Job Description:
We are seeking an experienced engineer who brings two distinct skill sets: AI/ML (Computer Vision) - owning the training, testing, and tuning of vision-based models for live camera-feed monitoring; and Native Android Development - developing and shipping a production Android app that talks to our cloud. You will partner with the deployment team to align models with their scaling/runtime constraints, work with the maintenance team to maintain and upgrade models.
Key Responsibilities
Design, train, evaluate, and tune computer vision models (detection, classification, segmentation, tracking) for live video and multi-camera use cases, including dataset curation, training/validation/testing pipelines, and rigorous benchmarking on accuracy, latency, and throughput.

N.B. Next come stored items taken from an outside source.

Source: an optimization exercise on an open RTL-to-GDS flow (aim: small area and a short achievable clock period). Production flows keep margins and buffers that such runs may drop.
Function was checked by simulation only, so behaviour that the tests miss may differ from the original.
The flow treats the clock pin as an ideal source, which a real chip does not have.
Power is estimated from default activity; no workload was simulated.

## build 20
==> flow/design.v <==
module fpu_8097_stack_ctl #(
    parameter int DEPTH = 8,
    parameter int WIDTH = 80,
    localparam int TOPW = $clog2(DEPTH)
) (
    input  logic             clk,
    input  logic             rst,
    input  logic             op_valid,
    output logic             op_ready,
    input  logic [2:0]       op_code,
    input  logic [TOPW-1:0]  op_idx,
    input  logic [WIDTH-1:0] op_wdata,
    output logic             rsp_valid,
    input  logic             rsp_ready,
    output logic [WIDTH-1:0] rsp_data,
    output logic [7:0]       rsp_fault,
    input  logic             sw_clr,
    output logic [15:0]      sw,
    output logic [TOPW-1:0]  top,
    output logic [DEPTH-1:0] tag
);
    logic [DEPTH-1:0][WIDTH-1:0] mem;      
    logic [DEPTH-1:0][TOPW-1:0]  rel;      
    logic [DEPTH-1:0]            rtag;     
    logic [DEPTH-1:0]            sel;      
    logic                        f_any, f_ovf, f_ill;
    logic                        ie, c1;
    logic             acc, is_push, is_pop, is_read, is_wr, is_xch, is_free;
    logic             t0, t7, t_i, ovf, unf, ok_push, ok_pop, ok_xch, rd_ok;
    logic [TOPW-1:0]  ridx;
    logic [DEPTH-1:0] didx, rtag_n, nsel, wen, hit_i, hit_0, hit_7, rsel, pdec, tag_n;
    logic [WIDTH-1:0] rd;
    assign op_ready = !rsp_valid || rsp_ready;
    assign acc      = op_valid && op_ready;
    assign is_push = op_code == 3'd1;
    assign is_pop  = op_code == 3'd2;
    assign is_read = op_code == 3'd3;
    assign is_wr   = op_code == 3'd4;
    assign is_xch  = op_code == 3'd5;
    assign is_free = op_code == 3'd6;
    assign t0  = rtag[0];
    assign t7  = rtag[DEPTH-1];
    fpu_8097_stack_dec u_dec (.a(op_idx), .y(didx));
    assign t_i = |(didx & rtag);
    assign ok_push = is_push && !t7;
    assign ok_pop  = is_pop && t0;
    assign ok_xch  = is_xch && t0 && t_i;
    assign ovf     = is_push && t7;
    assign unf     = (is_pop && !t0) || (is_read && !t_i) || (is_xch && !(t0 && t_i));
    assign rd_ok   = ok_pop || ok_xch || (is_read && t_i);
    always_comb
        for (int s = 0; s < DEPTH; s++) begin
            hit_i[s] = rel[s] == op_idx;
            hit_0[s] = rel[s] == '0;
            hit_7[s] = rel[s] == TOPW'(DEPTH - 1);
        end
    assign wen = {DEPTH{acc}} & (({DEPTH{ok_push}} & hit_7) | ({DEPTH{is_wr}} & hit_i));
    always_ff @(posedge clk)
        for (int s = 0; s < DEPTH; s++)
            if (wen[s]) mem[s] <= op_wdata;
    assign rsel = is_read ? hit_i : hit_0;
    assign nsel = acc ? (rsel & {DEPTH{rd_ok}}) : sel;
    fpu_8097_stack_rdmux #(.DEPTH(DEPTH), .WIDTH(WIDTH)) u_rdmux (
        .mem(mem), .sel(nsel), .rd(rd)
    );
    always_comb
        for (int k = 0; k < DEPTH; k++)
            pdec[k] = TOPW'(TOPW'(k) - top) == op_idx;
    always_comb begin
        tag_n = tag;
        if (ok_push) tag_n[TOPW'(top - 1'b1)] = 1'b1;
        if (ok_pop)  tag_n[top] = 1'b0;
        if (is_wr)   tag_n = tag_n | pdec;
        if (is_free) tag_n = tag_n & ~pdec;
    end
    always_comb begin
        rtag_n = rtag;
        if (ok_push) rtag_n = {rtag[DEPTH-2:0], 1'b1};
        if (ok_pop)  rtag_n = {1'b0, rtag[DEPTH-1:1]};
        if (is_wr)   rtag_n = rtag_n | didx;
        if (is_free) rtag_n = rtag_n & ~didx;
    end
    assign rsp_fault = {3'b000, f_any, 2'b00, f_ill, f_ovf};
    assign sw        = {2'b00, top, 1'b0, c1, 1'b0, ie, ie, 5'b00000, ie};
    always_ff @(posedge clk or posedge rst) begin
        if (rst) begin
            top       <= '0;
            tag       <= '0;
            rtag      <= '0;
            sel       <= '0;
            for (int s = 0; s < DEPTH; s++) rel[s] <= TOPW'(s);
            rsp_data  <= '0;
            f_any     <= 1'b0;
            f_ovf     <= 1'b0;
            f_ill     <= 1'b0;
            ie        <= 1'b0;
            c1        <= 1'b0;
            rsp_valid <= 1'b0;
        end else begin
            if (acc) begin
                if (ok_push) top <= top - 1'b1;
                else if (ok_pop) top <= top + 1'b1;
                tag  <= tag_n;
                rtag <= rtag_n;
                for (int s = 0; s < DEPTH; s++) begin
                    if (ok_push) rel[s] <= rel[s] + 1'b1;
                    else if (ok_pop) rel[s] <= rel[s] - 1'b1;
                    else if (ok_xch && hit_0[s]) rel[s] <= op_idx;
                    else if (ok_xch && hit_i[s]) rel[s] <= '0;
                end
                f_any    <= unf || ovf || op_code == 3'd7;
                f_ovf    <= ovf;
                f_ill    <= op_code == 3'd7;
            end
            sel       <= nsel;
            rsp_data  <= rd;
            rsp_valid <= acc || (rsp_valid && !rsp_ready);
            ie <= (acc && (ovf || unf)) || (ie && !sw_clr);
            c1 <= (acc && (ovf || unf)) ? ovf : (c1 && !sw_clr);
        end
    end
endmodule
module fpu_8097_stack_rdmux #(
    parameter int DEPTH = 8,
    parameter int WIDTH = 80
) (
    input  logic [DEPTH-1:0][WIDTH-1:0] mem,
    input  logic [DEPTH-1:0]            sel,
    output logic [WIDTH-1:0]            rd
);
    always_comb begin
        rd = '0;
        for (int s = 0; s < DEPTH; s++)
            rd = rd | (mem[s] & {WIDTH{sel[s]}});
    end
endmodule
module fpu_8097_stack_dec (
    input  logic [2:0] a,
    output logic [7:0] y
);
    always_comb
        for (int k = 0; k < 8; k++)
            y[k] = a == 3'(k);
endmodule
==> flow/config.mk <==
export PLATFORM = sky130hd
export DESIGN_NAME = fpu_8097_stack_ctl
export DESIGN_NICKNAME = fpu_8097_stack_ctl
export VERILOG_FILES = /design/flow/design.v
export SDC_FILE = /design/flow/constraint.sdc
export NUM_CORES = 4
export LEC_CHECK = 0
export CAP_MARGIN = 20
export CORE_MARGIN = 2
export CORE_UTILIZATION = 60
export SETUP_SLACK_MARGIN = 2.8
export SLEW_MARGIN = 20
export SYNTH_HIERARCHICAL = 1
export TNS_END_PERCENT = 10
==> flow/constraint.sdc <==
create_clock -name core_clock -period 5.0 [get_ports {clk}]
set_input_delay 1.0000 -clock core_clock [delete_from_list [all_inputs] [get_ports {clk}]]
set_output_delay 1.0000 -clock core_clock [all_outputs]
set_load 0.01 [all_outputs]
standard.sh (not shown) runs the stock make flow with config.mk's settings and CLKGATE_MAP_FILE= SYNTH_SCRIPT=/design/flow/synth_recipe.tcl, a recipe that flattens the netlist after the stock synthesis.
==> flow/flow/run.sh <==
#!/bin/bash
# Standard ORFS layout with these changes: ports buffered with plain buffers
# instead of delay cells, the buffers of timing-critical inputs sized for their
# load before CTS (flow/size_ports.tcl), the resizer allowed to change a cell's
# footprint, and a clock tree of smaller buffers without dummy loads.
set -euo pipefail
here=$(pwd)
bash standard.sh BUFFER_PORTS_ARGS="-buffer_cell sky130_fd_sc_hd__buf_2" MATCH_CELL_FOOTPRINT=0 \
  PRE_CTS_TCL="$here/flow/size_ports.tcl" \
  CTS_ARGS="-sink_clustering_enable -repair_clock_nets -buf_list sky130_fd_sc_hd__clkbuf_4 -sink_clustering_size 9 -sink_clustering_max_diameter 45 -dont_use_dummy_load" \
  finish > standard_flow.log 2>&1
==> flow/flow/size_ports.tcl <==
# Size the buffers of timing-critical input ports for the load they drive:
# repair_timing leaves the buffers that buffer_ports inserted at their first size.
estimate_parasitics -placement
foreach inst [get_cells input*] {
  set out [get_pins -of_objects $inst -filter "direction==output"]
  if {[get_property $out slack_max] > 2.5} { continue }
  set fo [llength [get_pins -of_objects [get_nets -of_objects $out] -filter "direction==input"]]
  if {$fo >= 12} {
    set cell sky130_fd_sc_hd__buf_8
  } elseif {$fo >= 6} {
    set cell sky130_fd_sc_hd__buf_6
  } elseif {$fo >= 3} {
    set cell sky130_fd_sc_hd__buf_4
  } else {
    continue
  }
  puts "size_ports: [get_full_name $inst] fanout $fo slack [get_property $out slack_max] -> $cell"
  replace_cell $inst [get_lib_cells $cell]
}
Build 20 did not stop at any stage, and its layout met the timing, DRC and antenna checks.
Modified inputs, build 89 compared to build 20
- TNS_END_PERCENT now 5, was 10
- SETUP_SLACK_MARGIN now 2.5, was 2.8
Results
Build 89: non-clock buffer count lower than build 20. Summary — total power, build 89 relative to build 20: lower, by 3.2%. Per the comparison of build 89 with build 20, aggregate routed wire length down 7.8%; area taken by multi-input logic gates lower; total clock buffers created by CTS climbed 2; count of multi-input combinational gates flat.
What build 90 does differently from build 89 at the input level:
- SETUP_SLACK_MARGIN now 2.7, was 2.5
- CORE_UTILIZATION now 65, was 60
- TNS_END_PERCENT now 10, was 5
diff --git a/flow/flow/size_ports.tcl b/flow/flow/size_ports.tcl
--- a/flow/flow/size_ports.tcl
+++ b/flow/flow/size_ports.tcl
@@ -18,2 +18,9 @@
   replace_cell $inst [get_lib_cells $cell]
 }
+# Split the high-fanout nets (the per-slot write enables and read selects, 80
+# loads each) into buffer trees before the clock tree and timing repair.
+set_max_fanout 20 [current_design]
+estimate_parasitics -placement
+repair_design -slew_margin $::env(SLEW_MARGIN) -cap_margin $::env(CAP_MARGIN)
+estimate_parasitics -placement
+detailed_placement
Findings:
Build 90 went all the way through the flow, and no timing, DRC or antenna check failed.
As of build 90, via count of the routed design had risen by a little under 10% compared to build 89.
Wire length on met2 of build 90 exceeds that of build 89 by more than 10%.
When build 90 is set beside build 89, its core footprint turns out to be about 7.5% smaller.
Going from build 89 to build 90, clock network fraction of design power fell 1.2 points, non-clock buffer contribution to total cell area rose 7.0 points.
Looking at post-route clock period utilization, build 90 sits 0.48 points higher than build 89 does.
The inputs of build 39 differ from those of build 90 as listed below.
==> flow/flow/run.sh <==
#!/bin/bash
# Standard ORFS layout with these changes: ports buffered with plain buffers (buf_1,
# outputs then buf_2)
# instead of delay cells, the buffers of timing-critical inputs sized for their
# load before CTS (flow/size_ports.tcl), the resizer allowed to change a cell's
# footprint, and a clock tree of smaller buffers without dummy loads.
set -euo pipefail
here=$(pwd)
bash standard.sh BUFFER_PORTS_ARGS="-buffer_cell sky130_fd_sc_hd__buf_1" MATCH_CELL_FOOTPRINT=0 \
  PRE_CTS_TCL="$here/flow/size_ports.tcl" \
  CTS_ARGS="-sink_clustering_enable -repair_clock_nets -buf_list sky130_fd_sc_hd__clkbuf_4 -sink_clustering_size 9 -sink_clustering_max_diameter 45 -dont_use_dummy_load" \
  finish > standard_flow.log 2>&1
==> flow/flow/size_ports.tcl <==
# Port buffers are inserted as buf_1. Size the buffers of timing-critical
# input ports for the load they drive (repair_timing leaves the buffers that
# buffer_ports inserted at their first size), and give every output port a buf_2.
estimate_parasitics -placement
foreach inst [get_cells input*] {
  set out [get_pins -of_objects $inst -filter "direction==output"]
  if {[get_property $out slack_max] > 2.5} { continue }
  set fo [llength [get_pins -of_objects [get_nets -of_objects $out] -filter "direction==input"]]
  if {$fo >= 12} {
    set cell sky130_fd_sc_hd__buf_8
  } elseif {$fo >= 6} {
    set cell sky130_fd_sc_hd__buf_6
  } elseif {$fo >= 3} {
    set cell sky130_fd_sc_hd__buf_4
  } else {
    set cell sky130_fd_sc_hd__buf_2
  }
  puts "size_ports: [get_full_name $inst] fanout $fo slack [get_property $out slack_max] -> $cell"
  replace_cell $inst [get_lib_cells $cell]
}
foreach inst [get_cells output*] {
  replace_cell $inst [get_lib_cells sky130_fd_sc_hd__buf_2]
}
==> comparison <==
Build 39 went all the way through the flow, and no timing, DRC or antenna check failed. In the reports for build 90 and build 39, the larger total wire length after detailed routing belongs to build 39. Comparing power per standard cell area for build 90 and build 39, the bigger number came from build 39. Per the comparison of build 39 with build 90, post-placement setup slack went down by 0.37 ns; post-layout instance area went down by about 3%. Combinational power share was higher in the run labelled build 90. Build 39 against build 90: worst slack on hold paths has increased; via count decreased 474. Number of inserted filler cells in the final layout: build 39 > build 90.

[port drivers added, routing unchanged]
In the flow no input, the clock included, has a driving cell. The finished layouts below were timed again as built, in two steps. Step 1 (the two cells are an assumption about what drives the block):
set clk [get_ports {clk}]
set_driving_cell -lib_cell sky130_fd_sc_hd__clkbuf_16 $clk
set_driving_cell -lib_cell sky130_fd_sc_hd__buf_2 [delete_from_list [all_inputs] $clk]
Step 2, shift: input delay + t, output delay - t, t = (earliest + latest rising clock arrival at the registers) / 2. This alone moves slack from input paths to output paths. a / b / c = ideal ports / drivers / drivers and shift; a / b = the first two.
run	t (ns)	setup slack, ns	hold WS [ns]	pins driven straight from the clock port
build 20	0.904	2.512 / 2.433 / 1.528	0.291 / 0.260 / 0.436	1
build 89	0.906	2.377 / 2.368 / 1.462	0.344 / 0.309 / 0.437	1
build 90	0.914	2.353 / 2.340 / 1.425	0.274 / 0.245 / 0.437	1
build 39	0.899	2.476 / 2.446 / 1.570	0.281 / 0.243 / 0.437	1
After both steps every run listed still meets setup and hold. The setup slack of build 20, which loses most, moves by -0.079 ns with the drivers and by -0.984 ns with both steps.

Optimize models (architecture, quantization, pruning, distillation) to meet deployment and scaling constraints provided by the deployment team; re-tune or re-architect when those constraints change.
Partner with the operations team to maintain and upgrade models in production — triage regressions, refresh on new data, address drift, and ship improved versions.
Design, build, and ship a native Android application (Kotlin, Jetpack Compose, MVVM/Clean Architecture, Hilt, Coroutines/Flow, Room, WorkManager) that interacts with our cloud backend.
Build secure cloud integration: REST/gRPC, OAuth2/JWT, TLS, FCM push, and offline-first sync; handle Android runtime permissions and background execution correctly.
Set up Android CI, testing (unit + instrumentation), crash reporting, and Play Store release pipelines.
Required Qualifications
5+ years of total professional software engineering experience.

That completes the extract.